Jason "Spicy G" Goldman, known professionally as Spicy G, is an American music producer, songwriter, arranger, multi-instrumentalist, and educator. He co-produced Michael Buble's Grammy Nominated, Juno winning, platinum selling 2016 album Nobody But Me and co-wrote the lead single "Nobody But Me".

Early life
Goldman grew up in Norwalk, Connecticut, and took up the saxophone at the age of 11 after being inspired by his father, who was an R&B saxophonist in his youth. Goldman attended the Berklee College of Music, concentrating on jazz composition and film scoring.
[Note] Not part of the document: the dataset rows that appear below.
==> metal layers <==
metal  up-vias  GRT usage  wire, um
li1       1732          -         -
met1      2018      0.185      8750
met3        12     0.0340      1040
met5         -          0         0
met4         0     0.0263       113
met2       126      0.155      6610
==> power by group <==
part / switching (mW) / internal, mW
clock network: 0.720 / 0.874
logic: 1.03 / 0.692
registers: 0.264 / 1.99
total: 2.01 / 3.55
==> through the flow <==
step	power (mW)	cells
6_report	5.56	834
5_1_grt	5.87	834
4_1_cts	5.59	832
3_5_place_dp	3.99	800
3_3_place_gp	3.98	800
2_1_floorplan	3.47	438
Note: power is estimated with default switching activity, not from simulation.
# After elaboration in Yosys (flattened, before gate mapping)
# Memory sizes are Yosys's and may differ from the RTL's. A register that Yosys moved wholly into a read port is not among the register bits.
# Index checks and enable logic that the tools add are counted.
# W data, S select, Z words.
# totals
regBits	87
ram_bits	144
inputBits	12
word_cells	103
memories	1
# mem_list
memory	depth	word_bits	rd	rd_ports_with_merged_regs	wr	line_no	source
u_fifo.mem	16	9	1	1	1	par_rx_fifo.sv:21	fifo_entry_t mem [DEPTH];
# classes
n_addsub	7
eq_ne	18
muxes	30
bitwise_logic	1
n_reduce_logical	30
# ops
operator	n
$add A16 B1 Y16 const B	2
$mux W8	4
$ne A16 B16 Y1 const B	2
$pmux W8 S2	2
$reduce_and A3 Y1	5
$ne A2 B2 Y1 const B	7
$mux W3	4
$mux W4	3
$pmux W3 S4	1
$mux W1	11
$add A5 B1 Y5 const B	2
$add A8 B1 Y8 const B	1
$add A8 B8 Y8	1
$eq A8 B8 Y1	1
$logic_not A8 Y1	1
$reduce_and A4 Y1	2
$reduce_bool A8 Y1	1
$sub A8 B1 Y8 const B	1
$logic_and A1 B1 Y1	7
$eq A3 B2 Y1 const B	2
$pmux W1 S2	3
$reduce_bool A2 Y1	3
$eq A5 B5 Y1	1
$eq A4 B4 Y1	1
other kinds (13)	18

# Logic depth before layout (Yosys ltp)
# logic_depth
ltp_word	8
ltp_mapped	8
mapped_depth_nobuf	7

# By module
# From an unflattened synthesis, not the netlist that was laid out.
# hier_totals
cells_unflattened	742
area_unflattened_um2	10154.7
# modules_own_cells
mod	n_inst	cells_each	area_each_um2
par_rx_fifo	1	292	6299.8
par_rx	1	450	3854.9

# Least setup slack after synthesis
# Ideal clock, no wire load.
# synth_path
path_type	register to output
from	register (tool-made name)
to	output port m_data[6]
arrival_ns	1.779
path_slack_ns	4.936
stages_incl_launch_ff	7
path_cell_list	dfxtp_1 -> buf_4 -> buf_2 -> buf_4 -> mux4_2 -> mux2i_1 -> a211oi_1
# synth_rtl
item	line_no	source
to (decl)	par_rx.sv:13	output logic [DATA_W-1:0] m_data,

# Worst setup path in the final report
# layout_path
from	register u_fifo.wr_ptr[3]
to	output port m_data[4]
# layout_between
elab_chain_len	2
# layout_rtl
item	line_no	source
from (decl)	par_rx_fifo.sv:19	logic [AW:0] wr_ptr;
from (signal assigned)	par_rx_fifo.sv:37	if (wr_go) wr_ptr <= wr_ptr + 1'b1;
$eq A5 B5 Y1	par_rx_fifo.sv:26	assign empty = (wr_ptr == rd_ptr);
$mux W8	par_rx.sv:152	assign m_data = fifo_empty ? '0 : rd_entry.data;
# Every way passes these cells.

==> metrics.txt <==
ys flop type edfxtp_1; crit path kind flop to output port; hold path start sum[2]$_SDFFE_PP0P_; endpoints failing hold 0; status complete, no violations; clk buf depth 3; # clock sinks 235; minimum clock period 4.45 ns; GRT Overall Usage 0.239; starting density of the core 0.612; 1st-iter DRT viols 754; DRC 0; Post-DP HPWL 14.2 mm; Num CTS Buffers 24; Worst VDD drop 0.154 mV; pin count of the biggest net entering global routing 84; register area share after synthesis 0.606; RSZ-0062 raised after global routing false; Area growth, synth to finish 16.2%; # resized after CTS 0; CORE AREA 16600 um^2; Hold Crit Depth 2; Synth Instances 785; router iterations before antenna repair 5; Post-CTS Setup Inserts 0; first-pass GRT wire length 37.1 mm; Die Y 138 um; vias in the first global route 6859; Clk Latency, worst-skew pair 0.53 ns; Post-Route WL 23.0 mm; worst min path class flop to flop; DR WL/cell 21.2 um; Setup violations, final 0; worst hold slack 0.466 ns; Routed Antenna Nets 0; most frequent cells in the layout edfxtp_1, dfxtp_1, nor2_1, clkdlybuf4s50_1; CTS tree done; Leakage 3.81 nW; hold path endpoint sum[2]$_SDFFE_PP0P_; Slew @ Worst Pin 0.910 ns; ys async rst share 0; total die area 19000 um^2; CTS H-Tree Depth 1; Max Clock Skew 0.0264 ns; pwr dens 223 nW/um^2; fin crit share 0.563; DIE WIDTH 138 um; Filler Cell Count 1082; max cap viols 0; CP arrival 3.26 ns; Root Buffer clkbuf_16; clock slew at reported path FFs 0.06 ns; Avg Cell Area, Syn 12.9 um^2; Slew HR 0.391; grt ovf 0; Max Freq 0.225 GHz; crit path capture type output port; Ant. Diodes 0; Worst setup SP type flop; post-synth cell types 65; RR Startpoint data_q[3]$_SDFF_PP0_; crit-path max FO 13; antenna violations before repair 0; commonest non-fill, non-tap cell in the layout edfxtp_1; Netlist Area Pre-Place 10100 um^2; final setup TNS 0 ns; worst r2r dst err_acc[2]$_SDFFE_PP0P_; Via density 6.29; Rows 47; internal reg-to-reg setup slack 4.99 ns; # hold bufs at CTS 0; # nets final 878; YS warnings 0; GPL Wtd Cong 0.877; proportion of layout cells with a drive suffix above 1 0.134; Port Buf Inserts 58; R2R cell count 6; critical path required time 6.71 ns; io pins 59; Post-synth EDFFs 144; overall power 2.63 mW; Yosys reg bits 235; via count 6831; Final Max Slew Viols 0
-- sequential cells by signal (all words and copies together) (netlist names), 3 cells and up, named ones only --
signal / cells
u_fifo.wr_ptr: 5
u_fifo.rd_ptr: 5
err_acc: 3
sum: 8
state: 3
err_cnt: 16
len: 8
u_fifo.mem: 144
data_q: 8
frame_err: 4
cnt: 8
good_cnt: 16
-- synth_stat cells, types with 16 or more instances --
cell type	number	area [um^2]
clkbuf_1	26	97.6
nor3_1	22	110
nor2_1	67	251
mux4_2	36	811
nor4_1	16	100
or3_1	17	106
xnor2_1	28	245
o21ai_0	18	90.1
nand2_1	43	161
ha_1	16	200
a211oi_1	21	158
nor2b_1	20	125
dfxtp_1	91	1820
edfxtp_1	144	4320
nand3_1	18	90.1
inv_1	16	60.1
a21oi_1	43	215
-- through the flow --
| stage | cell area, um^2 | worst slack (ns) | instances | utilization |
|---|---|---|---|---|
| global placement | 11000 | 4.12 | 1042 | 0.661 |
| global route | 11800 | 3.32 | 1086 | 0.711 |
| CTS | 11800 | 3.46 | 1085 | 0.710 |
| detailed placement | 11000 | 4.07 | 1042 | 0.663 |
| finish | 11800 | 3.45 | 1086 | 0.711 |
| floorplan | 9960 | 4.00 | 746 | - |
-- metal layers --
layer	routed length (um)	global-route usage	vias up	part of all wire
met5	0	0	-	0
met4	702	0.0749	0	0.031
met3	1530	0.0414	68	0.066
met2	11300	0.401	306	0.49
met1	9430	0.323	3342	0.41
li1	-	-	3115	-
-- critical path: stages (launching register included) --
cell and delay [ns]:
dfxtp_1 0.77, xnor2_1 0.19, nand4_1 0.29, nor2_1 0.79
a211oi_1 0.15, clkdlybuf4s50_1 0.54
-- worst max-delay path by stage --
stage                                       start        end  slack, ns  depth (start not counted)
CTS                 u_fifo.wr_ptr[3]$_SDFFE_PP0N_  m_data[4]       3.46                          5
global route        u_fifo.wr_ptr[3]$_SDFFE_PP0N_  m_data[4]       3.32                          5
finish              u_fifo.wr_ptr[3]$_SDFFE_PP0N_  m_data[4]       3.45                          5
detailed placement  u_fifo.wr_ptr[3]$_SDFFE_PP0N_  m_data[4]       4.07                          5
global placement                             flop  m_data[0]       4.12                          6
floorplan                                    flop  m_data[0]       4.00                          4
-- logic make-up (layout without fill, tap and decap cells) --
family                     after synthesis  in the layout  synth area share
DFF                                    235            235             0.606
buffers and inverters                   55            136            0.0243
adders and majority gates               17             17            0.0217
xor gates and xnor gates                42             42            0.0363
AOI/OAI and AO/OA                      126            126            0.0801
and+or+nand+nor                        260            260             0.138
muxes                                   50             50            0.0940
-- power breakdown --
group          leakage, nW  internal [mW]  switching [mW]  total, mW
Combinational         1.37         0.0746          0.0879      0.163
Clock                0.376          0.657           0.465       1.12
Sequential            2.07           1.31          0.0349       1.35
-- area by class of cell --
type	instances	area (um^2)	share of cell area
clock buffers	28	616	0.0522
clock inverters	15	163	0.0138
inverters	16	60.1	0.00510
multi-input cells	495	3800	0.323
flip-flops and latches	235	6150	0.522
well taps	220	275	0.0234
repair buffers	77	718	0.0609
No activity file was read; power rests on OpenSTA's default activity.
In 1998, he moved to Los Angeles and was selected by Herbie Hancock and Wayne Shorter to be a member of the Thelonious Monk Institute of Jazz. He has performed with Herbie Hancock, Terence Blanchard, Christian McBride, Clark Terry, Jimmy Heath, Roy Haynes, Kenny Barron, and Wayne Shorter.

Goldman received a master's degree from the University of Southern California in 2002, then began teaching there as an adjunct professor and Director of Jazz at the Los Angeles County High School for the Arts.

Career
In 2003, Goldman was selected by record producer David Foster to be the featured saxophonist in Michael Bublé's first touring band. While on Bublé's first global tour, Goldman began writing arrangements for the eight-piece band, including his takes on "Mack the Knife"  on Bublé's "Come Fly With Me" DVD (2004) and Charlie Chaplin's "Smile" on the CD/DVD combo Caught in the Act (2005).

Before leaving the band in 2005, Goldman was asked by Foster to arrange "Let It Snow" for Bublé's Radio City Music Hall debut. Goldman's arrangement was released on the platinum selling album Let It Snow in 2007.

Goldman co-produced Michael Bublé's 2016 album Nobody But Me, which debuted on the Billboard Top 200 at No. 2. He arranged and orchestrated the big band songs on the album including "I Wanna Be Around", "My Kind of Girl", and "My Baby Just Cares for Me". He also wrote two songs on the album, "Take You Away" and the lead single "Nobody But Me".

In September 2016, Goldman signed a music publishing deal with Reservoir Publishing.

Teaching
Goldman is an associate professor of Practice and Chair of the Jazz Studies department at the University of Southern California, where he has been a faculty member since 2002. He is also the artistic director of the Nonprofit Young Musicians Project, which he founded in 2009.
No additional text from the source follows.